Design AI features for WhatsApp (support, safety, and productivity).
### Signal to interviewer
I can design messaging AI that delivers utility while respecting safety and privacy constraints at scale.
### Clarify
I would clarify regional usage patterns, privacy expectations, business messaging policies, and high-risk abuse vectors.
### Approach
Use a utility triangle: support automation with escalation, safety risk detection with proportional intervention, and productivity assist for everyday conversations.

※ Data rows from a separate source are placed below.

File: src/design/piaw_pkg.sv
// types and constants shared by the pi controller with clamping anti-windup
// no dependencies; imported by piaw_ctrl, piaw_datapath and the top level
package piaw_pkg;

    localparam int DATA_W    = 32;
    localparam int GAIN_W    = 31;
    localparam int CFG_IDX_W = 3;

    // configuration register indexes
    localparam logic [CFG_IDX_W-1:0] CFG_PROP_GAIN     = 3'd0;
    localparam logic [CFG_IDX_W-1:0] CFG_INTEG_GAIN    = 3'd1;
    localparam logic [CFG_IDX_W-1:0] CFG_SAMPLE_PERIOD = 3'd2;
    localparam logic [CFG_IDX_W-1:0] CFG_UPPER_BOUND   = 3'd3;
    localparam logic [CFG_IDX_W-1:0] CFG_LOWER_BOUND   = 3'd4;

    // register reset values
    localparam logic [GAIN_W-1:0]        PROP_GAIN_RST     = 31'd65536;
    localparam logic [GAIN_W-1:0]        INTEG_GAIN_RST    = 31'd0;
    localparam logic [DATA_W-1:0]        SAMPLE_PERIOD_RST = 32'd429497;
    localparam logic signed [DATA_W-1:0] UPPER_BOUND_RST   = 32'sd655360;
    localparam logic signed [DATA_W-1:0] LOWER_BOUND_RST   = -32'sd655360;

    typedef enum logic [2:0] {
        ST_IDLE,
        ST_P,
        ST_I,
        ST_HI,
        ST_LO,
        ST_ADD,
        ST_COMMIT
    } state_t;

    typedef enum logic [2:0] {
        STEP_NONE,
        STEP_LOAD,
        STEP_P,
        STEP_I,
        STEP_HI,
        STEP_LO,
        STEP_ADD,
        STEP_COMMIT
    } step_t;

    typedef struct packed {
        step_t step;
    } dp_cmd_t;

    typedef struct packed {
        logic out_free;
    } dp_status_t;

endpackage

File: src/design/piaw_ctrl.sv
// sequencer for the pi controller: walks one sample through the shared datapath
// depends on piaw_pkg
module piaw_ctrl (
    input  logic                 aclk,
    input  logic                 aresetn,
    input  logic                 s_valid,
    output logic                 s_ready,
    output piaw_pkg::dp_cmd_t    cmd,
    input  piaw_pkg::dp_status_t status
);
    import piaw_pkg::*;

    state_t state_reg;
    state_t state_next;

    always_ff @(posedge aclk) begin
        if (!aresetn) begin
            state_reg <= ST_IDLE;
        end else begin
            state_reg <= state_next;
        end
    end

    always_comb begin
        state_next = state_reg;
        s_ready    = 1'b0;
        cmd.step   = STEP_NONE;
        case (state_reg)
            ST_IDLE: begin
                s_ready = 1'b1;
                if (s_valid) begin
                    cmd.step   = STEP_LOAD;
                    state_next = ST_P;
                end
            end
            ST_P: begin
                cmd.step   = STEP_P;
                state_next = ST_I;
            end
            ST_I: begin
                cmd.step   = STEP_I;
                state_next = ST_HI;
            end
            ST_HI: begin
                cmd.step   = STEP_HI;
                state_next = ST_LO;
            end
            ST_LO: begin
                cmd.step   = STEP_LO;
                state_next = ST_ADD;
            end
            ST_ADD: begin
                cmd.step   = STEP_ADD;
                state_next = ST_COMMIT;
            end
            ST_COMMIT: begin
                // hold until the output register can take the beat
                if (status.out_free) begin
                    cmd.step   = STEP_COMMIT;
                    state_next = ST_IDLE;
                end
            end
            default: begin
                state_next = ST_IDLE;
            end
        endcase
    end

endmodule

File: config.mk
export PLATFORM = sky130hd
export DESIGN_NAME = piaw_ctrl
export DESIGN_NICKNAME = d
export VERILOG_FILES = /design/src/design/piaw_pkg.sv /design/src/design/piaw_ctrl.sv
export SDC_FILE = /design/constraint.sdc
export NUM_CORES = 1
export LEC_CHECK = 0
export ABC_CLOCK_PERIOD_IN_PS = 1250
export BUFFER_PORTS_ARGS = -buffer_cell sky130_fd_sc_hd__buf_2
export CORE_AREA = 2 2 39 41
export CTS_CLUSTER_DIAMETER = 50
export CTS_CLUSTER_SIZE = 12
export DETAILED_ROUTE_END_ITERATION = 10
export DIE_AREA = 0 0 41 43
export REMOVE_ABC_BUFFERS = 1
export SKIP_LAST_GASP = 1
export SLEW_MARGIN = 25
export SYNTH_ARGS = -nofsm -noshare
export SYNTH_HDL_FRONTEND = slang
export SYNTH_SLANG_ARGS = --single-unit
File: constraint.sdc
create_clock -name aclk -period 1.25 [get_ports aclk]
set_input_delay 0.25 -clock aclk [delete_from_list [all_inputs] [get_ports aclk]]
set_output_delay 0.25 -clock aclk [all_outputs]
set_load 0.02 [all_outputs]
==> out/results.tsv, run 1 <==
metric	value	unit
die_h	43	um
slew_headroom	0.9077	
die_w	41	um
tns	-0.08404	ns
drt-initial-drc-count	7	
period_share	1.055	
leakagePower	0.0001276	uW
stdcell_count	50	
synth_flop_cell	dfxtp_1	
gp_congestion	0.6298	
avgSynthCellArea	7.507	um^2
cts_buffers	3	
nets	39	
grt_pass1_vias	196	
grt_overflow	0	
ios	8	
die-area	0.001763	mm^2
worstSetupPathType	reg -> out	
ys_warn_count	0	
grt.total_usage	0.06620	
yosysSeqAreaShare	0.3478	
largest_reg_flops	3	
hold_path_class	in -> reg	
drv_cap	0	
tightest_slew	0.1374	ns
failed_checks	setup timing	
synth.distinct_cells	14	
vias_per_cell	3.940	
cts_buffer_depth	2	
io_buffers	7	
synthToLayoutAreaGrowth	63.04	%
skew	0.001515	ns
wl_per_cell	8.420	um
synth_seq_cells	3	
rsz0062_at_grt	true	
grt_pass1_wl	724	um
clk_latency	0.23	ns
synthArstFlopShare	0	
clock-sinks	3	
dp.cells	46	
period_minus_slack	1.319	ns
cp-start-kind	flop	
drive_gt1_frac	0.4118	
h-tree-depth	1	
fmax	0.7580	GHz
drcViolationCount	0	
clk_pin_slew	0.04	ns
postLayoutCoreUtil	0.2034	
dr.pass1.iters	4	
grt_antenna_before_repair	0	
coreArea	0.001384	mm^2
synth_area_leaders	dfxtp_1, a21o_1, o21a_1	
peakVddDrop	291.3	uV
end_kind	output pin	
critical_path_required	1.00	ns
diodes	0	
synth_edf_count	0	
synth.cell_area	172.7	um^2
ant_nets	0	
synth_top_area_frac	0.3478	
status	finished, violations left	
drt_wl_total	421	um
worst-path-max-fanout	8	
grt_max_degree	9	
timing.final.ws_setup	-0.06933	ns
num_vias	197	
rows	14	
syn_inst	23	
synth_largest_area_cell	dfxtp_1	
p_per_area	1313	mW/mm^2
design_area	281.5	um^2
setup_viol	3	
slew_violations	0	
cts_tree	yes	
ctsHoldBuffers	0	
place_area	227.7	um^2
worstPathArrival	1.07	ns
cts_root_buf	clkbuf_4	
finalHoldViolCount	0	
initial_core_util	0.1248	
[cell usage after synthesis, types with 2 or more instances]
cell / count
nor3_1: 2
o21a_1: 2
nand2b_1: 2
dfxtp_1: 3
nand2_1: 2
a21o_1: 2
nor2_1: 2
o21ai_1: 2
[layer usage]
layer,wire [um],GRT usage
met1,149,0.06090
met2,236,0.09063
met3,34,0.03141
met4,0,0.08000
met5,0,0
[per-stage QoR]
stage	hold WS, ns	setup slack (ns)	power, uW
5_1_grt	0.2751	-0.1228	395.0
4_1_cts	0.2507	-0.05503	378.6
3_3_place_gp	0.4904	0.09428	194.4
6_report	0.2550	-0.06933	369.7
2_1_floorplan	0.3675	0.1414	166.9
3_5_place_dp	0.4947	0.06443	195.3
[power breakdown]
part           internal, uW  switching, uW  leakage, uW
Clock                   119           45.2    0.0000150
Combinational          43.3           46.8    0.0000859
Sequential              103           12.4    0.0000267
[critical path: stages (launching register included)]
cell     delay [ns]
dfxtp_4        0.36
nor3_2         0.16
nor2_1         0.07
o21a_1         0.12
buf_6          0.13
[kinds of logic after synthesis]
| group | synth area share |
|---|---|
| buffers and inverters | 0.02172 |
| AOI/OAI and AO/OA | 0.3043 |
| and+or+nand+nor | 0.3262 |
| DFF | 0.3478 |
[layout make-up]
class                      instances  area, um^2
clock buffer                       4       26.28
fill                             158        1102
inverter                           1       3.754
multi-input combinational         19       113.9
sequential                         3       71.32
tap                               16       20.02
timing repair buffer               7       46.29
[placed cells by master (no fill, tap or decap)]
cell type,instances
o21a_1,2
and3_1,1
buf_4,2
clkbuf_4,3
and2_1,1
dfxtp_4,3
nor3_1,1
buf_6,1
clkbuf_1,1
nor3_2,1
a21boi_1,1
buf_2,4
nor2_1,2
nand2b_1,2
o21ai_1,2
inv_1,1
nand2_1,2
nor2b_1,1
o21ai_0,1
a21o_1,2
[timing repair]
item / CTS / global route
cloned: 0 / 0
pin swaps: 2 / 0
setup buffers: 0 / 0
setup endpoints to repair: 3 / 3
gates resized for setup: 11 / 0
[final timing paths]
check	startpoint	endpoint	slack [ns]	depth (start not counted)
setup / recovery	state_reg[1]$_SDFFE_PN0P_	cmd[0]	-0.07	4
hold / removal	aresetn	state_reg[2]$_SDFFE_PN0P_	0.25	2
setup reg to reg	state_reg[0]$_SDFFE_PN0P_	state_reg[1]$_SDFFE_PN0P_	0.38	3
hold reg to reg	state_reg[0]$_SDFFE_PN0P_	state_reg[1]$_SDFFE_PN0P_	0.55	2
(Power assumes the default switching activity.)
==> run 2: changes to the inputs <==
==> constraint.sdc (replaced) <==
create_clock -name aclk -period 1.25 [get_ports aclk]
set_input_delay 0.1875 -clock aclk [delete_from_list [all_inputs] [get_ports aclk]]
set_output_delay 0.1875 -clock aclk [all_outputs]
set_load 0.02 [all_outputs]
==> out/results.tsv, run 2 (synthesis results as in run 1) <==
metric	value	unit	change
grt_pass1_vias	184		-6.1%
die_h	43	um	unchanged
worstSetupPathType	reg -> out		
p_int	261.6	uW	-1.4%
reg2reg_to	state_reg[1]$_SDFFE_PN0P_		
largest_reg_flops	3		unchanged
swShare	0.2827		about the same
reg2reg_setup_slack	0.38	ns	about the same
clock_power_share	0.451		+0.006
cts_root_buf	clkbuf_4		
min_from	aresetn		
whs_endpoint	state_reg[2]$_SDFFE_PN0P_		
status	finished, violations left		
post_cts_buffers	0		unchanged
critical_path_required	1.06	ns	+0.06 ns
coreArea	0.001384	mm^2	unchanged
clock-sinks	3		unchanged
cp_slowest_cell	dfxtp_4		
cp-start-kind	flop		
synthToLayoutAreaGrowth	59.42	%	
cts_buffer_depth	2		unchanged
p_comb_frac	0.233		-0.011
timing.final.ws_setup	-0.01309	ns	+0.05625 ns
leakagePower	0.0001265	uW	-0.91%
grt.total_usage	0.06219		-0.004012
peakVddDrop	290.7	uV	-0.20%
clk_pin_slew	0.04	ns	about the same
rows	14		unchanged
layout_common_cells	buf_2, clkbuf_4, dfxtp_4		
cts_tree	yes		
multi_input_area	113.9	um^2	unchanged
drv_cap	0		unchanged
total_power	364.6	uW	-1.4%
finalHoldViolCount	0		unchanged
drcViolationCount	0		unchanged
vias_per_cell	3.880		-1.5%
seqPwrFrac	0.316		+0.005
clk_latency	0.23	ns	about the same
hold_depth	2		unchanged
p_per_area	1325	mW/mm^2	+0.85%
ios	8		unchanged
grt_pass1_wl	669	um	-7.6%
grt_overflow	0		unchanged
p_sw	103.1	uW	-1.3%
fmax	0.7917	GHz	+4.5%
die_w	41	um	unchanged
ff_latch_area	71.32	um^2	unchanged
nFillCells	159		+0.63%
layout.cells.most_common	buf_2		
setup_viol	1		-2
grt_antenna_before_repair	0		unchanged
grt_max_degree	9		unchanged
drive_gt1_frac	0.4118		unchanged
ant_nets	0		unchanged
gp_congestion	0.6298		unchanged
reg2regPathDepth	3		unchanged
io_buffers	7		unchanged
reg2reg_from	state_reg[0]$_SDFFE_PN0P_		
dr.pass1.iters	4		unchanged
wl_per_cell	8.240	um	-2.1%
num_vias	194		-1.5%
h-tree-depth	1		unchanged
cts_buffers	3		unchanged
cpPeakStageDelay	0.36	ns	about the same
ctsHoldBuffers	0		unchanged
tightest_slew	0.1369	ns	-0.0005335 ns
period_minus_slack	1.263	ns	-0.05625 ns
worstPathArrival	1.08	ns	about the same
die-area	0.001763	mm^2	unchanged
drt-initial-drc-count	7		unchanged
period_share	1.010		-0.04500
slew_violations	0		unchanged
nets	39		unchanged
failed_checks	setup timing		
worstPathCellList	nor3_2 -> nor2_1 -> o21a_1 -> buf_4		
skew	0.001534	ns	+0.00001952 ns
place_ws	0.1269	ns	+0.06250 ns
slew_headroom	0.9080		about the same
worst-path-max-fanout	8		unchanged
rsz0062_at_grt	true		
hold_path_class	in -> reg		
initial_core_util	0.1248		unchanged
diodes	0		unchanged
end_kind	output pin		
drt_wl_total	412	um	-2.1%
run 2: cell types whose count changed in the layout (fill, tap and decap cells not counted):
cell,change
buf_2,+1
buf_6,-1
run 2: cell type report:
| type | instances | area share |
|---|---|---|
| well taps | 16 | 0.07273 |
| clock buffers | 4 | 0.09545 |
| repair buffers | 7 | 0.1455 |
| flip-flops and latches | 3 | 0.2591 |
| multi-input cells | 19 | 0.4136 |
| inverters | 1 | 0.01364 |
run 2: timing repair:
| item | in CTS | in global routing |
|---|---|---|
| pin swaps | 1 | 1 |
| setup endpoints to repair | 3 | 3 |
| endpoints found under the hold margin | 0 | 0 |
| gates resized for setup | 6 | 3 |
run 2: worst max-delay path by stage:
stage                                         start       to  cells past startpoint
after floorplan           state_reg[2]$_SDFFE_PN0P_  s_ready                      1
after global placement    state_reg[2]$_SDFFE_PN0P_   cmd[0]                      4
after detailed placement  state_reg[2]$_SDFFE_PN0P_   cmd[0]                      4
after CTS                 state_reg[1]$_SDFFE_PN0P_   cmd[0]                      4
after global routing      state_reg[1]$_SDFFE_PN0P_   cmd[0]                      4
final                     state_reg[1]$_SDFFE_PN0P_   cmd[0]                      4
run 2: routing by layer:
| layer | vias to the layer above | track usage | wire length, um |
|---|---|---|---|
| li1 | 101 | - | - |
| met1 | 89 | 0.05449 | 141 |
| met2 | 4 | 0.08438 | 237 |
| met3 | 0 | 0.03141 | 33 |
| met4 | 0 | 0.08000 | 0 |
| met5 | - | 0 | 0 |
run 2: worst max-delay path, delay by kind of cell, from the launching register on:
family          cells  cell delay [ns]
compound gates      1             0.11
flops               1             0.36
simple gates        2             0.23
buf+inv             1             0.15
run 2: metrics by stage:
step	utilization	instances	setup TNS, ns	instance area [um^2]	hold WS, ns
CTS	0.1935	50	-0.006054	267.8	0.1881
finish	0.1989	50	-0.01309	275.3	0.1901
floorplan	-	23	0	172.7	0.3050
global placement	0.1646	46	0	227.7	0.4279
detailed placement	0.1646	46	0	227.7	0.4322
global route	0.1989	50	-0.06116	275.3	0.2126
run 2: power groups by stage:
| stage | Sequential [uW] | Combinational, uW | Clock, uW |
|---|---|---|---|
| 5_1_grt | 118 | 91.8 | 180 |
| 2_1_floorplan | 114 | 52.7 | 0 |
| 3_3_place_gp | 117 | 77.3 | 0 |
| 3_5_place_dp | 117 | 78.7 | 0 |
| 6_report | 115 | 85.1 | 164 |
| 4_1_cts | 116 | 83.2 | 173 |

### Metrics & instrumentation
Primary metric: first-contact support resolution in messaging workflows. Secondary metrics: warning effectiveness, summary usage, and translation satisfaction. Guardrails: false abuse flags, privacy complaint volume, and delayed urgent response incidents.
### Tradeoffs
Stronger safety models reduce fraud but can over-interrupt legitimate chats. Rich productivity features help users but can increase perception of surveillance if not transparent.
### Risks & mitigations
Risk: scam adaptation; mitigate with continuously updated detection. Risk: mistrust in interventions; mitigate with clear rationale and controls. Risk: poor escalation experience; mitigate with context-preserving handoff.
### Example
In merchant support chats, AI handles return-status queries, flags suspicious payment links, and summarizes unresolved issues before a human agent joins.
### 90-second version
Design WhatsApp AI around support, safety, and productivity together. Measure resolved outcomes, apply risk-tiered protections, and keep privacy trust central to every feature decision.
- What safety interventions are acceptable without violating user trust?
- Which support journeys should be fully automated first?
- How would you deploy scam detection while preserving end-user privacy?
- What escalation contract ensures human handoff quality in business chats?